After finding the line with "met2_usage = 0.331" in the entries below, retype exactly each line from there through the line with "gates resized for setup: 3 / 3", including that final line.
*** Opening Input records ***
**src/rtl/writeback_arbiter.sv**
```systemverilog
// writeback_arbiter
// Merges single-cycle pipeline writebacks with long-latency (LSU) results
// onto the one register-file write port. Long-latency results queue in a
// small FIFO. Pipeline writes normally win. A starvation counter raises
// stall_req so the pipeline gives the FIFO a turn.
module writeback_arbiter #(
    parameter int DEPTH      = 4,
    parameter int STARVE_MAX = 8
) (
    input  logic                     clk,
    input  logic                     rst,
    input  logic                     pipe_we,
    input  logic [4:0]               pipe_rd,
    input  logic [31:0]              pipe_wd,
    input  logic                     lsu_valid,
    output logic                     lsu_ready,
    input  logic [4:0]               lsu_rd,
    input  logic [31:0]              lsu_wd,
    output logic                     WE3,
    output logic [4:0]               A3,
    output logic [31:0]              WD3,
    input  logic [4:0]               chk_addr,
    output logic                     chk_hit,
    output logic                     stall_req,
    output logic [$clog2(DEPTH):0]   count
);

    localparam int AW = $clog2(DEPTH);
    localparam int CW = AW + 1;
    localparam int SW = $clog2(STARVE_MAX + 1);
    localparam logic [CW-1:0] DEPTH_C  = CW'(DEPTH);
    localparam logic [SW-1:0] STARVE_C = SW'(STARVE_MAX);

    // FIFO storage. It is kept as registers because every occupied entry is
    // compared against chk_addr in the same cycle.
    logic [4:0]    mem_rd_q [DEPTH];
    logic [31:0]   mem_wd_q [DEPTH];

    logic [AW-1:0] rptr_q, rptr_d;
    logic [AW-1:0] wptr_q, wptr_d;
    logic [CW-1:0] count_q, count_d;
    logic [SW-1:0] starve_q, starve_d;
    logic          stall_q, stall_d;
    logic          we3_q, we3_d;
    logic [4:0]    a3_q, a3_d;
    logic [31:0]   wd3_q, wd3_d;

    logic          pipe_valid;
    logic          fifo_nonempty;
    logic          lsu_accept;
    logic          push;
    logic          pop;
    logic          sel_pipe;
    logic [DEPTH-1:0] entry_hit;

    // Qualify the incoming requests. Writes to x0 are never real writes.
    always_comb begin
        pipe_valid    = pipe_we && (pipe_rd != 5'd0);
        fifo_nonempty = (count_q != '0);
        lsu_ready     = rst && (count_q < DEPTH_C);
        lsu_accept    = lsu_valid && lsu_ready;
        push          = lsu_accept && (lsu_rd != 5'd0);
    end

    // Arbitration between the pipeline and the FIFO head.
    // While stalling, the pipeline is expected to hold off, so the FIFO drains.
    // If the pipeline still writes, its data has nowhere else to go.
    // In that case the pipe write takes the port and the FIFO waits, so no data is dropped.
    always_comb begin
        sel_pipe = 1'b0;
        pop      = 1'b0;
        if (stall_q && fifo_nonempty && !pipe_valid) begin
            pop = 1'b1;
        end else if (pipe_valid) begin
            sel_pipe = 1'b1;
        end else if (fifo_nonempty) begin
            pop = 1'b1;
        end
    end

    // Next-state for the output register, pointers, occupancy and starvation.
    always_comb begin
        we3_d    = 1'b0;
        a3_d     = a3_q;
        wd3_d    = wd3_q;
        rptr_d   = rptr_q;
        wptr_d   = wptr_q;
        count_d  = count_q;
        starve_d = starve_q;

        if (sel_pipe) begin
            we3_d = 1'b1;
            a3_d  = pipe_rd;
            wd3_d = pipe_wd;
        end else if (pop) begin
            we3_d = 1'b1;
            a3_d  = mem_rd_q[rptr_q];
            wd3_d = mem_wd_q[rptr_q];
        end

        if (pop) begin
            rptr_d = rptr_q + AW'(1);
        end
        if (push) begin
            wptr_d = wptr_q + AW'(1);
        end

        case ({push, pop})
            2'b10:   count_d = count_q + CW'(1);
            2'b01:   count_d = count_q - CW'(1);
            default: count_d = count_q;
        endcase

        // The counter measures how long the head has waited behind pipe writes.
        if (pop || !fifo_nonempty) begin
            starve_d = '0;
        end else if (sel_pipe && (starve_q != STARVE_C)) begin
            starve_d = starve_q + SW'(1);
        end

        stall_d = (starve_d == STARVE_C);
    end

    // State registers with asynchronous active-low reset.
    always_ff @(posedge clk or negedge rst) begin
        if (!rst) begin
            rptr_q   <= '0;
            wptr_q   <= '0;
            count_q  <= '0;
            starve_q <= '0;
            stall_q  <= 1'b0;
            we3_q    <= 1'b0;
            a3_q     <= 5'd0;
            wd3_q    <= 32'd0;
        end else begin
            rptr_q   <= rptr_d;
            wptr_q   <= wptr_d;
            count_q  <= count_d;
            starve_q <= starve_d;
            stall_q  <= stall_d;
            we3_q    <= we3_d;
            a3_q     <= a3_d;
            wd3_q    <= wd3_d;
        end
    end

    // FIFO payload write. Contents need no reset because the pointers and count define which entries are valid.
    always_ff @(posedge clk) begin
        if (push) begin
            mem_rd_q[wptr_q] <= lsu_rd;
            mem_wd_q[wptr_q] <= lsu_wd;
        end
    end

    // Per-entry hazard match. An entry counts only if its offset from the head is below the occupancy.
    generate
        for (genvar gi = 0; gi < DEPTH; gi++) begin : g_hit
            logic [AW-1:0] offset;
            assign offset        = AW'(gi) - rptr_q;
            assign entry_hit[gi] = ({1'b0, offset} < count_q) && (mem_rd_q[gi] == chk_addr);
        end
    endgenerate

    // A register is still pending if it is queued or is being written this cycle.
    always_comb begin
        chk_hit = (chk_addr != 5'd0) && ((|entry_hit) || (we3_q && (a3_q == chk_addr)));
    end

    assign WE3       = we3_q;
    assign A3        = a3_q;
    assign WD3       = wd3_q;
    assign stall_req = stall_q;
    assign count     = count_q;

endmodule

```
**config.mk**
```make
export PLATFORM = sky130hd
export DESIGN_NAME = writeback_arbiter
export DESIGN_NICKNAME = d
export VERILOG_FILES = /design/src/rtl/writeback_arbiter.sv
export SDC_FILE = /design/constraint.sdc
export NUM_CORES = 1
export LEC_CHECK = 0
export ABC_CLOCK_PERIOD_IN_PS = 3200
export CELL_PAD_IN_SITES_DETAIL_PLACEMENT = 0
export CELL_PAD_IN_SITES_GLOBAL_PLACEMENT = 1
export CORE_ASPECT_RATIO = 2
export CORE_MARGIN = 4
export CORE_UTILIZATION = 45
export DETAILED_ROUTE_END_ITERATION = 10
export PLACE_DENSITY_LB_ADDON = 0.1
export SLEW_MARGIN = 0
export SYNTH_ARGS = -nofsm -noshare
export SYNTH_HDL_FRONTEND = slang
export SYNTH_SLANG_ARGS = --single-unit
```
**constraint.sdc**
```tcl
create_clock -name clk -period 3.2 [get_ports clk]
set_clock_uncertainty 0.05 [all_clocks]
set_input_delay 0.64 -clock clk [delete_from_list [all_inputs] [get_ports clk]]
set_output_delay 0.64 -clock clk [all_outputs]
set_load 0.02 [all_outputs]
```
# After elaboration in Yosys (flattened, before gate mapping)
# Memories as Yosys holds them, arrays and structs flattened.
# Index checks and enable logic that the tools add are counted.
# word_totals
regBits	50
ramBits	148
input_bits	83
n_memories	2
# classes
add_sub_neg	9
n_lt_le_gt_ge	5
eq_ne	9
muxes	16
n_reduce_logical	24
# memory_table
memory	depth	word_bits	rd	rd_clocked_by_memory_dff	wr	line	text
mem_wd_q	4	32	1	0	1	37	logic [31:0] mem_wd_q [DEPTH];
mem_rd_q	4	5	5	0	1	36	logic [4:0] mem_rd_q [DEPTH];
# op_table
op	count
$mux W32	2
$eq A5 B5 Y1	5
$reduce_bool A5 Y1	3
$logic_and A1 B1 Y1	13
$lt A2 B3 Y1	4
$mux W5	2
$mux W1	9
$mux W4	2
$pmux W3 S2	1
$add A2 B1 Y2 const B	2
$add A4 B1 Y4 const B	1
$eq A4 B4 Y1 const B	1
$ne A4 B4 Y1 const B	1
$reduce_bool A2 Y1	2
$reduce_or A4 Y1	1
$sub A1 B2 Y2 const A	2
$sub A2 B2 Y2 const A	2
$add A3 B1 Y3 const B	1
$lt A3 B3 Y1 const B	1
$reduce_bool A3 Y1	1
$sub A3 B1 Y3 const B	1
$eq A2 B1 Y1 const B	1
$eq A2 B2 Y1 const B	1
$logic_not A1 Y1	2
$logic_or A1 B1 Y1	2

# Depth between registers and ports, before layout
# depth
ltp_word	9
ltp_mapped	10
ltp_nobuf	10

# Worst setup path before layout
# OpenSTA, ideal clock, no wires.
# synth_timing
path_type	input to register
from	in rst
to	mem mem_rd_q[0][0] (enable)
setup_ns	0.398
arrival_time_ns	2.416
t_required_ns	2.752
setup_slack_ns	0.337
cell_stages	4
path_cell_list	nor2b_1 > nand2_1 > a21oi_1 > and2_1
# synth_between
elab_chain_len	5
# synth_rtl
item	line	text
from (decl)	11	input logic rst,
$logic_and A1 B1 Y1	60	lsu_ready = rst && (count_q < DEPTH_C);
$logic_and A1 B1 Y1	61	lsu_accept = lsu_valid && lsu_ready;
$logic_and A1 B1 Y1	62	push = lsu_accept && (lsu_rd != 5'd0);
$mux W1	149	if (push) begin
$mux W1 (not written as such)	150	mem_rd_q[wptr_q] <= lsu_rd;
to (decl)	36	
# No other way between the ends.

# Worst setup path in the final report
# layout_timing
from	in chk_addr[2]
to	out chk_hit
# layout_between
elab_chain_len	5
word_cells_on_any_way	14
# layout_rtl
item	line	text
from (decl)	22	input logic [4:0] chk_addr,
$eq A5 B5 Y1	160	assign entry_hit[gi] = ({1'b0, offset} < count_q) && (mem_rd_q[gi] == chk_addr);
$logic_and A1 B1 Y1	160	
$reduce_or A4 Y1	166	chk_hit = (chk_addr != 5'd0) && ((|entry_hit) || (we3_q && (a3_q == chk_addr)));
$logic_or A1 B1 Y1	166	
$logic_and A1 B1 Y1 (*)	166	
to (decl)	23	output logic chk_hit,
# Mark *: on every way between the ends. The rest lies on a longest branch, timed or not.

==> results.cfg <==
[drt]
drt_wl_total_um = 17700
first_iter_violations = 150
ant_nets = 0
first_pass_iters = 4
avgRoutedWirePerCell_um = 20.7
drc_errors = 0
via_per_inst = 5.39
vias = 4600

[critical_path]
cp_slowest_cell = clkdlybuf4s50_1
end_kind = output pin
crit_end = chk_hit
path_buf_inv = 3
cp_num_cells = 8
startpoint = chk_addr[2]
r2r_cells = 5
start_kind = primary input
crit_arrival_ns = 2.34
reg2reg_slack_ns = 0.97
crit_type = in2out
critPathMaxFanout = 3
r2r_end = WD3[11]$_DFFE_PN0P_
critPathMaxStageDelay_ns = 0.47
crit_required_ns = 2.51
r2r_start = rptr_q[0]$_DFFE_PN0P_
worstPathCellList = clkdlybuf4s50_1, buf_4, xor2_1, nor4_1, a22oi_1, o31a_1, a21oi_1, clkbuf_2
cp_top_family = buffers and inverters

[floorplan]
initial_core_util = 0.458
die_h_um = 199
io_pins = 127
die_area_um2 = 20600
core-area_um2 = 17900
num_rows = 69
die_w_um = 103

[synthesis]
synth_adder_area_share = 0.0192
synth_xor_area_frac = 0.0363
syn_area_um2 = 8190
synth_cell_types = 42
synth_edf_count = 148
synth_top_area_share = 0.542
synth_simple_gate_area_frac = 0.0406
yosys.area.top_type = edfxtp_1
ys_seq_area_frac = 0.695
synthArstFlopShare = 0.253
muxShareOfSynthArea = 0.150
ys_ff_latch = 198
synth_cells = 481
synth_ff_type = edfxtp_1
yosys_warnings = 0
syn_avg_cell_area_um2 = 17.0
synth_compound_area_frac = 0.0379
synth_top_family_by_area = multiplexers
syn-num-nets = 576
synth_area_leaders = edfxtp_1 (54%), dfrtp_1 (15%), mux4_2 (10%), mux2i_1 (4.6%), xor2_1 (2.6%)

[pwr]
power_mw = 8.18
pwr-share-seq = 0.406
powerDensity_nw_per_um2 = 783
power_frac_clock = 0.257
worst_ir_drop_vdd_mv = 0.855
p_int_mw = 5.62
p_comb_frac = 0.337
netSwitchingPower_mw = 2.56
p_leak_nw = 3.71
netSwitchingFraction = 0.313

[clocking]
cts_tree = done
clk_latency_ns = 0.42
path_clk_slew_ns = 0.07
cts_max_path_buffers = 2
htree_levels = 4
cts.hold.buffers_added = 0
cts-root-buf = clkbuf_16
numClockSinks = 198
cts_buffers = 17

[sta]
rsz0062_at_grt = no
finalCritPeriodShare = 0.948
layout_min_cycle_time_ns = 3.03
slew_headroom = 0.497
setup_viol = 0
fin_setup_tns_ns = 0
hold_viol = 0
worstMarginPinSlew_ns = 0.755
report.final.slew_viol_count = 0
max_freq_ghz = 0.330

[global_route]
antenna_found_initial = 0
met2_usage = 0.331
grtUsageMet3 = 0.0326
busiest_layer = met2
grt.total_usage = 0.182
grt-ovfl-total = 0
met1_usage = 0.206
grt_pass1_wl_um = 27400
grt_max_degree = 70
grt_pass1_vias = 5036

[placed_design]
place.gp.congestion = 0.863
dpl.cell_count = 822
portBuffers = 126
dp_hpwl_um = 11900

[job]
cap_violations = 0

[final_layout]
final_nets = 723
n_antenna_cell = 0
syn2layout_area_growth_pct = 27.5
drive_above_1_share = 0.175
postLayoutCoreUtil = 0.584
instances_no_fill = 854

[status]
outcome = complete, no violations

[hold_path]
hold_class = in2async
[timing repair]
action / in CTS / in global routing
gates resized for setup: 3 / 3
gates cloned: 0 / 0
buffers inserted: 0 / 0
setup endpoints to repair: 1 / 1
endpoints found under the hold margin: 0 / 0
[worst min path at each step]
stage / startpoint / end / slack [ns]
floorplan: rst / A3[0]$_DFFE_PN0P_ / 0.29
global placement: WD3[7]$_DFFE_PN0P_ / WD3[7]$_DFFE_PN0P_ / 0.49
detailed placement: WD3[4]$_DFFE_PN0P_ / WD3[4]$_DFFE_PN0P_ / 0.50
CTS: rst / WD3[12]$_DFFE_PN0P_ / 0.36
global route: rst / A3[2]$_DFFE_PN0P_ / 0.39
finish: rst / A3[2]$_DFFE_PN0P_ / 0.34
[stage by stage]
stage | cell area, µm² | setup slack, ns | hold WS (ns)
after global placement | 9850 | -0.267 | 0.491
after global routing | 10400 | 0.0117 | 0.394
after floorplan | 8190 | 0.337 | 0.294
after CTS | 10400 | 0.00111 | 0.363
after detailed placement | 9850 | -0.290 | 0.495
final | 10400 | 0.167 | 0.343
[cell usage after synthesis (2+ instances only)]
cell type and count:
o21ai_1 10, buf_2 12, nand2_1 44, and2_1 4, dfrtp_1 50, buf_1 2, nor3_1 6, mux4_2 37
xnor2_1 10, edfxtp_1 148, a21oi_1 5, xor2_1 24, clkbuf_1 7, o21ai_0 29, ha_1 11, inv_1 12
nor4_1 3, nor2_1 4, buf_6 2, mux2i_1 38, a221oi_1 2
[power groups by stage]
stage / sequential (mW) / combinational (mW) / clock [mW]
after floorplan: 3.58 / 1.51 / 0
after global placement: 3.36 / 2.77 / 0
after detailed placement: 3.38 / 2.81 / 0
after CTS: 3.33 / 2.83 / 2.15
after global routing: 3.36 / 3.01 / 2.26
final: 3.32 / 2.76 / 2.10
[state kept, by name, summed over array words and instances, names as in the netlist]
signal	cells
WD3	32
count	3
stall_req	1
WE3	1
wptr_q	2
starve_q	4
mem_rd_q	20
mem_wd_q	128
rptr_q	2
A3	5
[cells by family after synthesis]
kind of cell | count (synthesis)
AO/OA/AOI/OAI | 54
XOR/XNOR | 34
adder cells (fa/ha/maj) | 12
buffers and inverters | 37
flip-flops | 198
multiplexers | 76
AND/OR/NAND/NOR | 70
[routing by layer]
metal,vias to the layer above,wire [µm]
li1,2120,-
met1,2337,6610
met2,118,10000
met3,25,661
met4,0,409
met5,-,0
[layout make-up]
class	instances	area, µm²
clock buffers	20	489
clock inverters	12	98.8
fillers	1386	7430
inverters	12	45.0
multi-input cells	246	2340
flip-flops and latches	198	5700
well taps	213	267
repair buffers	153	1500
[placed cells by master, fill, tap and decap left out, types with 3 or more instances in the layout]
cell	synthesis	routed
a21oi_1	5	5
and2_2	0	4
buf_12	0	4
buf_4	1	23
clkbuf_16	0	19
clkdlybuf4s50_1	0	124
dfrtp_1	50	48
edfxtp_1	148	148
ha_1	11	11
inv_1	12	12
inv_6	0	6
mux2i_1	38	38
mux4_2	37	37
nand2_1	44	44
nor2_1	4	4
nor3_1	6	6
nor4_1	3	3
o21ai_0	29	29
o21ai_1	10	10
xnor2_1	10	10
xor2_1	24	24
Power figures use the tool's default switching activity.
*** Closing Input records ***
Solution for this task:
met2_usage = 0.331
grtUsageMet3 = 0.0326
busiest_layer = met2
grt.total_usage = 0.182
grt-ovfl-total = 0
met1_usage = 0.206
grt_pass1_wl_um = 27400
grt_max_degree = 70
grt_pass1_vias = 5036

[placed_design]
place.gp.congestion = 0.863
dpl.cell_count = 822
portBuffers = 126
dp_hpwl_um = 11900

[job]
cap_violations = 0

[final_layout]
final_nets = 723
n_antenna_cell = 0
syn2layout_area_growth_pct = 27.5
drive_above_1_share = 0.175
postLayoutCoreUtil = 0.584
instances_no_fill = 854

[status]
outcome = complete, no violations

[hold_path]
hold_class = in2async
[timing repair]
action / in CTS / in global routing
gates resized for setup: 3 / 3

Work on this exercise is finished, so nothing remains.